Exercise: From the data below, set down exactly the lines between the one holding "WHS Endpoint: u_lfsr.lfsr[5]" and the one holding "run 3 against", inclusive, and no others.

Information given:
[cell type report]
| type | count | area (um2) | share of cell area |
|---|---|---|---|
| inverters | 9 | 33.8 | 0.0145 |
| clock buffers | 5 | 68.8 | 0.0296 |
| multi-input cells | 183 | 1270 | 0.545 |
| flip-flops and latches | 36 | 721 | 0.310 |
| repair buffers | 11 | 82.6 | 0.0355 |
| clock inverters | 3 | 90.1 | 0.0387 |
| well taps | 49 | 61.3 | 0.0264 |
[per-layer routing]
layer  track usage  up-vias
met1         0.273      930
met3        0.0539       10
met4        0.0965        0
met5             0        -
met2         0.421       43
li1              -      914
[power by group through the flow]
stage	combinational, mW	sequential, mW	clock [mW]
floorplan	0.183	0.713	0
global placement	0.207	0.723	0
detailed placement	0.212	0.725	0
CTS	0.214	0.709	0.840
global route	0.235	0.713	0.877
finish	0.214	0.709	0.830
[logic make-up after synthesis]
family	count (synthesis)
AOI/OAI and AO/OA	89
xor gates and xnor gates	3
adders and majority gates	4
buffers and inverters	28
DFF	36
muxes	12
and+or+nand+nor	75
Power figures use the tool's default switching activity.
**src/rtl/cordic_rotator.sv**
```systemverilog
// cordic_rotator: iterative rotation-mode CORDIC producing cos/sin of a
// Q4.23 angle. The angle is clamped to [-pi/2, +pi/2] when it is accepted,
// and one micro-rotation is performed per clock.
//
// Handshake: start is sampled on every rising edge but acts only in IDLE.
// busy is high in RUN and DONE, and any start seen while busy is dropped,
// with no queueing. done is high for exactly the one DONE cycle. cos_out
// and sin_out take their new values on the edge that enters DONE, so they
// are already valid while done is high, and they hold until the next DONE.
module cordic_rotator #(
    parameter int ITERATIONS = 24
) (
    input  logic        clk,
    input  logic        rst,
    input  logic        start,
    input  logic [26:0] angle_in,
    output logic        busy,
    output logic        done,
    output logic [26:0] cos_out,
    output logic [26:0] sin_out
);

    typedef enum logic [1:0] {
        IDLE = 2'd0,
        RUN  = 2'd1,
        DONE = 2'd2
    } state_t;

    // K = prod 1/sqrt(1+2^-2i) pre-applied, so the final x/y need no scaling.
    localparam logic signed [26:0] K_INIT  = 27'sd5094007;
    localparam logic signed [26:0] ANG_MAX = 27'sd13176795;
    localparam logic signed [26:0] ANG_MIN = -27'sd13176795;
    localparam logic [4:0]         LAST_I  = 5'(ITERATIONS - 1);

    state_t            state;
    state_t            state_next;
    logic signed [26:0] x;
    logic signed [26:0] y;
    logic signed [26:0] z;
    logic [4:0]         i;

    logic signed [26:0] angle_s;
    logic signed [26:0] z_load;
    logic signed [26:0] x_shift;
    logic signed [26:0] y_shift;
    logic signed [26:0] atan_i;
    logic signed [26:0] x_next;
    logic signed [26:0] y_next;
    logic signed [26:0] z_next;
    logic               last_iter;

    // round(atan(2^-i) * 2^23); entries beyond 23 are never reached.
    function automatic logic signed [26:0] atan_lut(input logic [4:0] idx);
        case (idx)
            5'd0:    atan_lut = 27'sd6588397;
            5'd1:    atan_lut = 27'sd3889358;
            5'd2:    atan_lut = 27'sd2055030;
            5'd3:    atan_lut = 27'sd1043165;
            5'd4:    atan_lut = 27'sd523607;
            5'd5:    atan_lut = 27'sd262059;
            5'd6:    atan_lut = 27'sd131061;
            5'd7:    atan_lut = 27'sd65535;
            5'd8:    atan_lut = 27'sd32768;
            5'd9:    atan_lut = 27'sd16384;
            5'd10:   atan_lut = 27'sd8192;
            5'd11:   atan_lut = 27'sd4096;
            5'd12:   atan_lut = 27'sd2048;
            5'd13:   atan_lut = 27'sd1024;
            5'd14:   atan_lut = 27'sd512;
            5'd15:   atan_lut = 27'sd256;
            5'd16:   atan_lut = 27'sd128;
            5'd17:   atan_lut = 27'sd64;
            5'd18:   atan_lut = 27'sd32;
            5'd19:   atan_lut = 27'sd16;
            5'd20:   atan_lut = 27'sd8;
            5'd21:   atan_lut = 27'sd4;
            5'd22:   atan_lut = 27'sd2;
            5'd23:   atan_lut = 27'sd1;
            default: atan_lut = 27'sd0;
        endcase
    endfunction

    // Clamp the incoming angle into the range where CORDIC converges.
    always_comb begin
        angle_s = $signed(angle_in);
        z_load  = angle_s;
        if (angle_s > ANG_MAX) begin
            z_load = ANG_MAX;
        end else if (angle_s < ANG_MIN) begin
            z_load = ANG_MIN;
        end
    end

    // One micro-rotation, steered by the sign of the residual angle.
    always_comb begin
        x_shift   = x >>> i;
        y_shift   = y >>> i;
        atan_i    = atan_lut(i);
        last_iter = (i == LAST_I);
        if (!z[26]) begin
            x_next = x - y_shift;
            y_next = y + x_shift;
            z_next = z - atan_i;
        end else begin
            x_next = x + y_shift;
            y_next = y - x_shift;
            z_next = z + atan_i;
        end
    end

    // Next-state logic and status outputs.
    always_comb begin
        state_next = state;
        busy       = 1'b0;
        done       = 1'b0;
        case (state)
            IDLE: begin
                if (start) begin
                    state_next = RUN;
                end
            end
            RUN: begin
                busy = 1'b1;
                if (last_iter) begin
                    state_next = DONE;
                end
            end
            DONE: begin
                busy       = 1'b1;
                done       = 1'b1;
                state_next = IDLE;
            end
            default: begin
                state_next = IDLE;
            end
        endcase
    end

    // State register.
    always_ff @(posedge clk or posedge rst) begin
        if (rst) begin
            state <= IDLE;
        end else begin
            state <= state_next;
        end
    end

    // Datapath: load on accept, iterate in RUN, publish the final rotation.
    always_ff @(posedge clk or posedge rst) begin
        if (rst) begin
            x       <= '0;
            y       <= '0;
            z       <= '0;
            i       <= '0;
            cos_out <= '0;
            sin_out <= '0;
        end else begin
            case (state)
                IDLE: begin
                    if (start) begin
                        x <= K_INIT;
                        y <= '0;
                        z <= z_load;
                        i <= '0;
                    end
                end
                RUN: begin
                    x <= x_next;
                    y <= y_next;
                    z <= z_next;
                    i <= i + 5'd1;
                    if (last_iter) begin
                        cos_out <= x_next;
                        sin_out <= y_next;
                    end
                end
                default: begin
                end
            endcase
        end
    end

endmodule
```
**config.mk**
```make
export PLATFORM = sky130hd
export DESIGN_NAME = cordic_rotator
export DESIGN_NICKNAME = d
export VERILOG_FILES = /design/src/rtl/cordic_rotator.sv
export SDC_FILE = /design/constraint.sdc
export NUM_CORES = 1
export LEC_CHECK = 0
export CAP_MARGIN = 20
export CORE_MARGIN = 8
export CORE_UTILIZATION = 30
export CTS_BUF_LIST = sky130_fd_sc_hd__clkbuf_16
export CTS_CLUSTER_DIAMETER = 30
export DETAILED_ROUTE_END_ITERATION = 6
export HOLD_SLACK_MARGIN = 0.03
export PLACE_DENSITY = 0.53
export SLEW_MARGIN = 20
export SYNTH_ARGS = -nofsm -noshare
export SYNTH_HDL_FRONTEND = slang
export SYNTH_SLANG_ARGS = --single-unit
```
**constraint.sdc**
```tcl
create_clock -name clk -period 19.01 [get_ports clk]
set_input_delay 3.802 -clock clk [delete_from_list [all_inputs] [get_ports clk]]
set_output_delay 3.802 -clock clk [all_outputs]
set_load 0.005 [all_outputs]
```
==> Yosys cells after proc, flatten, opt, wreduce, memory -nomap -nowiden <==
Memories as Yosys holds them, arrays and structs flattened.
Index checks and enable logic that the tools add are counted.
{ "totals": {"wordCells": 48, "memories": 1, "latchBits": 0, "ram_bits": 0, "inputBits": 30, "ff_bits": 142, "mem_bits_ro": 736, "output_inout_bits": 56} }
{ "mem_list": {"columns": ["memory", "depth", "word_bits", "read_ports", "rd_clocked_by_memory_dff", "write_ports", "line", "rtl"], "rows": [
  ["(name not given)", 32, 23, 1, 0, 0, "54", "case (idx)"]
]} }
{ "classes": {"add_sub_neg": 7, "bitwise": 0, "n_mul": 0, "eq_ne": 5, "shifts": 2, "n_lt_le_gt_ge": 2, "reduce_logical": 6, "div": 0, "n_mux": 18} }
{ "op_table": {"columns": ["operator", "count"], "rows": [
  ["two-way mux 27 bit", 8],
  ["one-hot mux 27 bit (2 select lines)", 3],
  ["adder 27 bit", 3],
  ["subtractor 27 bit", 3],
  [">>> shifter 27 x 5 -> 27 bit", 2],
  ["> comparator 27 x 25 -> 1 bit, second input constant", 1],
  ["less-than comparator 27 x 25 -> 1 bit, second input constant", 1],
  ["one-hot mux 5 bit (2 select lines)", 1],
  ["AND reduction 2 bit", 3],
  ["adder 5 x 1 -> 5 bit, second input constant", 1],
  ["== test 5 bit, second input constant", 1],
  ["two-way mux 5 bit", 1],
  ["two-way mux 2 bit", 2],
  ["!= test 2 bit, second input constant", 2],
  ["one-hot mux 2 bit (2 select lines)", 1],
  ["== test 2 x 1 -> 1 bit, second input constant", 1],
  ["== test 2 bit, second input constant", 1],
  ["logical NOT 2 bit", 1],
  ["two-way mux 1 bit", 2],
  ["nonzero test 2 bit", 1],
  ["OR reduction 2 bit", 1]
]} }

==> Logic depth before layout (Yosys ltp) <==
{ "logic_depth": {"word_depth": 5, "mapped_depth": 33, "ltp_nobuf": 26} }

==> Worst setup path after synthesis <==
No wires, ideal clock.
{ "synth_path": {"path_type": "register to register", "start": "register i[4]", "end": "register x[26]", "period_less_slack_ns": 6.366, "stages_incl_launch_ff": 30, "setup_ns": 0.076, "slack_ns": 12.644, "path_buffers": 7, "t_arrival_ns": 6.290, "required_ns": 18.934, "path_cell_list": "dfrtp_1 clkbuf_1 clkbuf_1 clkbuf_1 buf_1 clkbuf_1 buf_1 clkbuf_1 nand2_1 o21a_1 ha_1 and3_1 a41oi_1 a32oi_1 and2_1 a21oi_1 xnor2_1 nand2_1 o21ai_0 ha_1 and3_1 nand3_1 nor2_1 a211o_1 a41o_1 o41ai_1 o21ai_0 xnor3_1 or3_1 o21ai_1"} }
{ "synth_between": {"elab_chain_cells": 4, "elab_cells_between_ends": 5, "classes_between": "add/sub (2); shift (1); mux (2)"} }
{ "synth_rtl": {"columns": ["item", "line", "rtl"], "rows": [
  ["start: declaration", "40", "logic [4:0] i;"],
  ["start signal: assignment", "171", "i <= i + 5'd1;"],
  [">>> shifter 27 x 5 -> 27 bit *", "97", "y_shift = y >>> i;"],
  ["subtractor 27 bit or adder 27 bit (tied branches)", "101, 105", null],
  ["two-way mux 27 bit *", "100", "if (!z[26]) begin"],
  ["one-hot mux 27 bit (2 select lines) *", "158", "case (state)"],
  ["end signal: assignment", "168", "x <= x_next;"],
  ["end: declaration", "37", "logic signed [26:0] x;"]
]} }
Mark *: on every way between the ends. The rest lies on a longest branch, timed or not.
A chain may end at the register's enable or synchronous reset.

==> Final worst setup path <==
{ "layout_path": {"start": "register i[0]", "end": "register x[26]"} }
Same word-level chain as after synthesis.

...

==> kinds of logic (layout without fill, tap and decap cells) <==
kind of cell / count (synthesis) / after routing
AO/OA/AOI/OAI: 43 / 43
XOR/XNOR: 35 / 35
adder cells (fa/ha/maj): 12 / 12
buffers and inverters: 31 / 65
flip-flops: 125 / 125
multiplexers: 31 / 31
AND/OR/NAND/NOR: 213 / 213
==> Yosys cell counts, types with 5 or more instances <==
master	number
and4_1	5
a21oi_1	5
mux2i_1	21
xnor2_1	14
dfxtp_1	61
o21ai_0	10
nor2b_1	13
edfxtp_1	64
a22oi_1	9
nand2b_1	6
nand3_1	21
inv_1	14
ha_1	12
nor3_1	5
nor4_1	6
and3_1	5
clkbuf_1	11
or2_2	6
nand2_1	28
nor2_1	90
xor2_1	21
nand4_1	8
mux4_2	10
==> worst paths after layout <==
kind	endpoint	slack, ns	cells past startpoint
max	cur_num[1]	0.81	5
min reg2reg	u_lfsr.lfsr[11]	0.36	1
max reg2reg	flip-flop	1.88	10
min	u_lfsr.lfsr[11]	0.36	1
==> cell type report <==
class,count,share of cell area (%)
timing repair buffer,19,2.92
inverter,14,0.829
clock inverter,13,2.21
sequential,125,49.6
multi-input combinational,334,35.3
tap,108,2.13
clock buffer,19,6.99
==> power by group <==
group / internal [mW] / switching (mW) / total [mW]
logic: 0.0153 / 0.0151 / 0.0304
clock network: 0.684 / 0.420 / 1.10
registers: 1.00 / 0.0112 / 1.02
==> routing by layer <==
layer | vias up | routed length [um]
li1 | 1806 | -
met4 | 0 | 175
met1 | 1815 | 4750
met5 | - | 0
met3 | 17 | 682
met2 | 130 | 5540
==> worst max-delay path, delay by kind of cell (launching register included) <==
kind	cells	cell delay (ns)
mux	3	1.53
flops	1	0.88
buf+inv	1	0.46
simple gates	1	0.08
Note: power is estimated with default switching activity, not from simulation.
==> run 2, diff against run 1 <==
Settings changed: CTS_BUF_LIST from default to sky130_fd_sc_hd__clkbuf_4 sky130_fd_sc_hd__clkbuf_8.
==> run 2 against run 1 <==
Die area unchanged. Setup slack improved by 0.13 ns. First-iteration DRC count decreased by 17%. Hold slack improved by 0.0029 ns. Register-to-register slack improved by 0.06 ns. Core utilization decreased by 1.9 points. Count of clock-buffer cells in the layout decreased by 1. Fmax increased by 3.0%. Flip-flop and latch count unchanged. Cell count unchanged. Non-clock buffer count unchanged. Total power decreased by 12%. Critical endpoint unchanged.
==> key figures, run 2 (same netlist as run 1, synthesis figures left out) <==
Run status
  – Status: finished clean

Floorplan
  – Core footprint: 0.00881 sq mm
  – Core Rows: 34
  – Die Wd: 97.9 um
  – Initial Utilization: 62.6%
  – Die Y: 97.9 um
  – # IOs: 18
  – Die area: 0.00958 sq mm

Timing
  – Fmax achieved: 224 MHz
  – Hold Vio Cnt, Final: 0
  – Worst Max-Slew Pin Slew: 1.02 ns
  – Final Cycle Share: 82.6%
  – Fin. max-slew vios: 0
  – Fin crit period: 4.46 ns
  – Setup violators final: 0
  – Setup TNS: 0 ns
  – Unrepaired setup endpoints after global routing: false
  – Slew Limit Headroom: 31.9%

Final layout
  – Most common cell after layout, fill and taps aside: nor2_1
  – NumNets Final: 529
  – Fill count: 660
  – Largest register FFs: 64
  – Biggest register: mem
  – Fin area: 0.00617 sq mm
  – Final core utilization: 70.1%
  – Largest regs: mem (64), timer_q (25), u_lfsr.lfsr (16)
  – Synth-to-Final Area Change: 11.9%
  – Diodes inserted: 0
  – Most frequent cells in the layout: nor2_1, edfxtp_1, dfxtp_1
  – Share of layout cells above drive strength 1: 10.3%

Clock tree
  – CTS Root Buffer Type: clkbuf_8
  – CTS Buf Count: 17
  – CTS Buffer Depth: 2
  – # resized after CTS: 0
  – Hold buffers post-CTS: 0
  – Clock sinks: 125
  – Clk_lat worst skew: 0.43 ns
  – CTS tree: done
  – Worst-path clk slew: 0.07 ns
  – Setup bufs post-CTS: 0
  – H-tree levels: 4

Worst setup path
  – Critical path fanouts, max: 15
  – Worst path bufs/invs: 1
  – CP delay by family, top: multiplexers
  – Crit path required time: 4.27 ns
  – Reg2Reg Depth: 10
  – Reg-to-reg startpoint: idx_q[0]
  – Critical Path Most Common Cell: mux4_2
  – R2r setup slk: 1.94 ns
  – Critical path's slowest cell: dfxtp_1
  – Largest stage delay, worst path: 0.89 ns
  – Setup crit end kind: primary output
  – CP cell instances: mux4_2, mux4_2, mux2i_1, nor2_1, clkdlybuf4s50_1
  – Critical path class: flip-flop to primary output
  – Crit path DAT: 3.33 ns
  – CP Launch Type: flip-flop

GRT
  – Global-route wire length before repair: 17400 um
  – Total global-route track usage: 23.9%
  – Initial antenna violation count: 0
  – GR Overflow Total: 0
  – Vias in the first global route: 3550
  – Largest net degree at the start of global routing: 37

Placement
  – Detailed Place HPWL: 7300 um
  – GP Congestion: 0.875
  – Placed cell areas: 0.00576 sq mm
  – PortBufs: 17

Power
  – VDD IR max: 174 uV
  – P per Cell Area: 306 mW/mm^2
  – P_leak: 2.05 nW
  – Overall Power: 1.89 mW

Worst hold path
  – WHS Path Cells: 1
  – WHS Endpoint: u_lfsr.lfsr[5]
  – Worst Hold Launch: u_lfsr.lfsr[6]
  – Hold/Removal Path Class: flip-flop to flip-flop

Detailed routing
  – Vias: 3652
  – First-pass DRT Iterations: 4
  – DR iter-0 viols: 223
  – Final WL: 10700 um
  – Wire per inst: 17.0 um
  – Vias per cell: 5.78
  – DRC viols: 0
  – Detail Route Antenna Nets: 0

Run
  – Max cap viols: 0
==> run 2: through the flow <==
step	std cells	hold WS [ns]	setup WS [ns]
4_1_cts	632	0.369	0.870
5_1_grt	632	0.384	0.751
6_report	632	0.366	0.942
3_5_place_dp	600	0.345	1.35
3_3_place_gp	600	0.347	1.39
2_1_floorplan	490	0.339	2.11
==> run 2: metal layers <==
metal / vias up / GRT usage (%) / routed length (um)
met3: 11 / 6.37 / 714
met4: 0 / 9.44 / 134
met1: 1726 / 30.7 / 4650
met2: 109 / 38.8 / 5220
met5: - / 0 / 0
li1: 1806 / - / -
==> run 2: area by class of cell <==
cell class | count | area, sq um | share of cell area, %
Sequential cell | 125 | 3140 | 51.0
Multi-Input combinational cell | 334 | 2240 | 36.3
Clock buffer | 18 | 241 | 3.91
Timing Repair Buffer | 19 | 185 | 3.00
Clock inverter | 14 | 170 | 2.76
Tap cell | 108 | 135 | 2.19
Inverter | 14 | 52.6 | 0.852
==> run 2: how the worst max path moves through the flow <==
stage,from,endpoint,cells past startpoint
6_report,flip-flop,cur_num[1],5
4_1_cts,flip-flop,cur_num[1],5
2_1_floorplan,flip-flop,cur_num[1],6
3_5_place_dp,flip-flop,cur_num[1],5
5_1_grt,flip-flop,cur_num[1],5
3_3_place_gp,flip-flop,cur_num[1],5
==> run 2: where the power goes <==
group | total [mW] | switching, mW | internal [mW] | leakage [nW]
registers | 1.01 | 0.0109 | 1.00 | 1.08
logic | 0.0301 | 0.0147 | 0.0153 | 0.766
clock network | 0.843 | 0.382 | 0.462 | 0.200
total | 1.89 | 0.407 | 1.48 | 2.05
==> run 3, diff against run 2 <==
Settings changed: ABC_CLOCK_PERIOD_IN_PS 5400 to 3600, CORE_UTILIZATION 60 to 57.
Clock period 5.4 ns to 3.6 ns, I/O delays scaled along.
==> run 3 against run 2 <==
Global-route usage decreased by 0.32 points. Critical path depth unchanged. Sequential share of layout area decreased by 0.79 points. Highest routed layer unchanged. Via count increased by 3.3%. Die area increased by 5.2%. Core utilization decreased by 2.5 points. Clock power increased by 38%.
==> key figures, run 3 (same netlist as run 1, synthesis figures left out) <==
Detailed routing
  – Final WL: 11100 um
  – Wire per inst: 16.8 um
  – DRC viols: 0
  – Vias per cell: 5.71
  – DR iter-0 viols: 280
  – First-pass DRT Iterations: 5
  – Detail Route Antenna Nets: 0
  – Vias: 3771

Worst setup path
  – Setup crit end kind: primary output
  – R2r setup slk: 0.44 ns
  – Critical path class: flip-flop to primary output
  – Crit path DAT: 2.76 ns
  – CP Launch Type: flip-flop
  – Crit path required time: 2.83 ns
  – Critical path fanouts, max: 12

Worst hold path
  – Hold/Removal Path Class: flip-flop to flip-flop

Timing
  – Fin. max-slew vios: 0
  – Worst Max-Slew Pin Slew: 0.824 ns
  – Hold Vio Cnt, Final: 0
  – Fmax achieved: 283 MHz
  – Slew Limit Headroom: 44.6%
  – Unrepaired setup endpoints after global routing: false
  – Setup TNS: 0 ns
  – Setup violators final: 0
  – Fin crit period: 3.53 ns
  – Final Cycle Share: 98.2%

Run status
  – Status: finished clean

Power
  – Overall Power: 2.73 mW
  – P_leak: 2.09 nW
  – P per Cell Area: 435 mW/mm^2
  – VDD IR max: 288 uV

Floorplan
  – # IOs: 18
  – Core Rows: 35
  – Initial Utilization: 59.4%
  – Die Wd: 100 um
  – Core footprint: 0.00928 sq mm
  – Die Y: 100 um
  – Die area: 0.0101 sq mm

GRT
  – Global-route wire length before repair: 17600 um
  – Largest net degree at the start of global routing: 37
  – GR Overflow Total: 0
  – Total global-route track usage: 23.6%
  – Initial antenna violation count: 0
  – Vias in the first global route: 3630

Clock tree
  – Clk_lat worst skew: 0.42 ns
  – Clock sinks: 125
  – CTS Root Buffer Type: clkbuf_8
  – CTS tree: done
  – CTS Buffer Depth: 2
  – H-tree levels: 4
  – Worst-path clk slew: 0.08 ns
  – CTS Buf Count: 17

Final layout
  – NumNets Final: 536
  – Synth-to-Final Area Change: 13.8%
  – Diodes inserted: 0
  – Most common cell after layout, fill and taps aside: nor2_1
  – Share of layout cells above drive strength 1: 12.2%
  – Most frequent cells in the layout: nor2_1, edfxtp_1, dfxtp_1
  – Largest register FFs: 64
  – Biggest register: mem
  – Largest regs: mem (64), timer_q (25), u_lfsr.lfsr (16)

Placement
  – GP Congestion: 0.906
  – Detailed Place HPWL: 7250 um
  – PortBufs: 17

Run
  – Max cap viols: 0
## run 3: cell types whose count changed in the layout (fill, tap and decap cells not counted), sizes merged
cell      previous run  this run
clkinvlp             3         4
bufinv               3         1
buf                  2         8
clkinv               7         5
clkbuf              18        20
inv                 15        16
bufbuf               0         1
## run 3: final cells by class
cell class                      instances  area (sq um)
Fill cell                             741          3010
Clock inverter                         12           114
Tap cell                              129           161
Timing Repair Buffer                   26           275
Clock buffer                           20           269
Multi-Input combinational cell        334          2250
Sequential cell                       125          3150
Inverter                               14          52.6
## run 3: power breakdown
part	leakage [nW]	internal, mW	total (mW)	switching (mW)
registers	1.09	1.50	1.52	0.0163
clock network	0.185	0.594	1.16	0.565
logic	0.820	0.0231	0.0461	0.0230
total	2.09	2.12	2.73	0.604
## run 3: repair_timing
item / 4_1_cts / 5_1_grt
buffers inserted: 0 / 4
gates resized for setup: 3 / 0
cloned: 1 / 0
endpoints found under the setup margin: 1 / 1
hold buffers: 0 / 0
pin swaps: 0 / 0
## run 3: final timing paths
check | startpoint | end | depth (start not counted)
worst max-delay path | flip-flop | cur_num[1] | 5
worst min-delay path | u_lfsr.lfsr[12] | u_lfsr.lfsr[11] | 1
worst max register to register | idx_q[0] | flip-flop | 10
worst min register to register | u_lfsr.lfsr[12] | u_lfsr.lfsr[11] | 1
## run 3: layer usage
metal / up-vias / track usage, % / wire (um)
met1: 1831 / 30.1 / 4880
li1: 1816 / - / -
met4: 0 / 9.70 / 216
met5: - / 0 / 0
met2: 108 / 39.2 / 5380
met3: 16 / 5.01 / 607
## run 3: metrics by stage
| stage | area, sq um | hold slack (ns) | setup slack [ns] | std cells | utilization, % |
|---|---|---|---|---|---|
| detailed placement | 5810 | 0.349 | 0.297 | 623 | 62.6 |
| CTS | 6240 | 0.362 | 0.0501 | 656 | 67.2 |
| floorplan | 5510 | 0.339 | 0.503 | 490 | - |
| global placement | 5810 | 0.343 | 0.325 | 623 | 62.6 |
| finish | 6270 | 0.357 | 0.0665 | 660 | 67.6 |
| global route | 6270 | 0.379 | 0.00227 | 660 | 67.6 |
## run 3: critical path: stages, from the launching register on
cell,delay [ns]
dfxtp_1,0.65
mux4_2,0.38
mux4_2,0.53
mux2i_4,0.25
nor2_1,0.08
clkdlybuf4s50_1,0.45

Reply to the exercise:
  – WHS Endpoint: u_lfsr.lfsr[5]
  – Worst Hold Launch: u_lfsr.lfsr[6]
  – Hold/Removal Path Class: flip-flop to flip-flop

Detailed routing
  – Vias: 3652
  – First-pass DRT Iterations: 4
  – DR iter-0 viols: 223
  – Final WL: 10700 um
  – Wire per inst: 17.0 um
  – Vias per cell: 5.78
  – DRC viols: 0
  – Detail Route Antenna Nets: 0

Run
  – Max cap viols: 0
==> run 2: through the flow <==
step	std cells	hold WS [ns]	setup WS [ns]
4_1_cts	632	0.369	0.870
5_1_grt	632	0.384	0.751
6_report	632	0.366	0.942
3_5_place_dp	600	0.345	1.35
3_3_place_gp	600	0.347	1.39
2_1_floorplan	490	0.339	2.11
==> run 2: metal layers <==
metal / vias up / GRT usage (%) / routed length (um)
met3: 11 / 6.37 / 714
met4: 0 / 9.44 / 134
met1: 1726 / 30.7 / 4650
met2: 109 / 38.8 / 5220
met5: - / 0 / 0
li1: 1806 / - / -
==> run 2: area by class of cell <==
cell class | count | area, sq um | share of cell area, %
Sequential cell | 125 | 3140 | 51.0
Multi-Input combinational cell | 334 | 2240 | 36.3
Clock buffer | 18 | 241 | 3.91
Timing Repair Buffer | 19 | 185 | 3.00
Clock inverter | 14 | 170 | 2.76
Tap cell | 108 | 135 | 2.19
Inverter | 14 | 52.6 | 0.852
==> run 2: how the worst max path moves through the flow <==
stage,from,endpoint,cells past startpoint
6_report,flip-flop,cur_num[1],5
4_1_cts,flip-flop,cur_num[1],5
2_1_floorplan,flip-flop,cur_num[1],6
3_5_place_dp,flip-flop,cur_num[1],5
5_1_grt,flip-flop,cur_num[1],5
3_3_place_gp,flip-flop,cur_num[1],5
==> run 2: where the power goes <==
group | total [mW] | switching, mW | internal [mW] | leakage [nW]
registers | 1.01 | 0.0109 | 1.00 | 1.08
logic | 0.0301 | 0.0147 | 0.0153 | 0.766
clock network | 0.843 | 0.382 | 0.462 | 0.200
total | 1.89 | 0.407 | 1.48 | 2.05
==> run 3, diff against run 2 <==
Settings changed: ABC_CLOCK_PERIOD_IN_PS 5400 to 3600, CORE_UTILIZATION 60 to 57.
Clock period 5.4 ns to 3.6 ns, I/O delays scaled along.
==> run 3 against run 2 <==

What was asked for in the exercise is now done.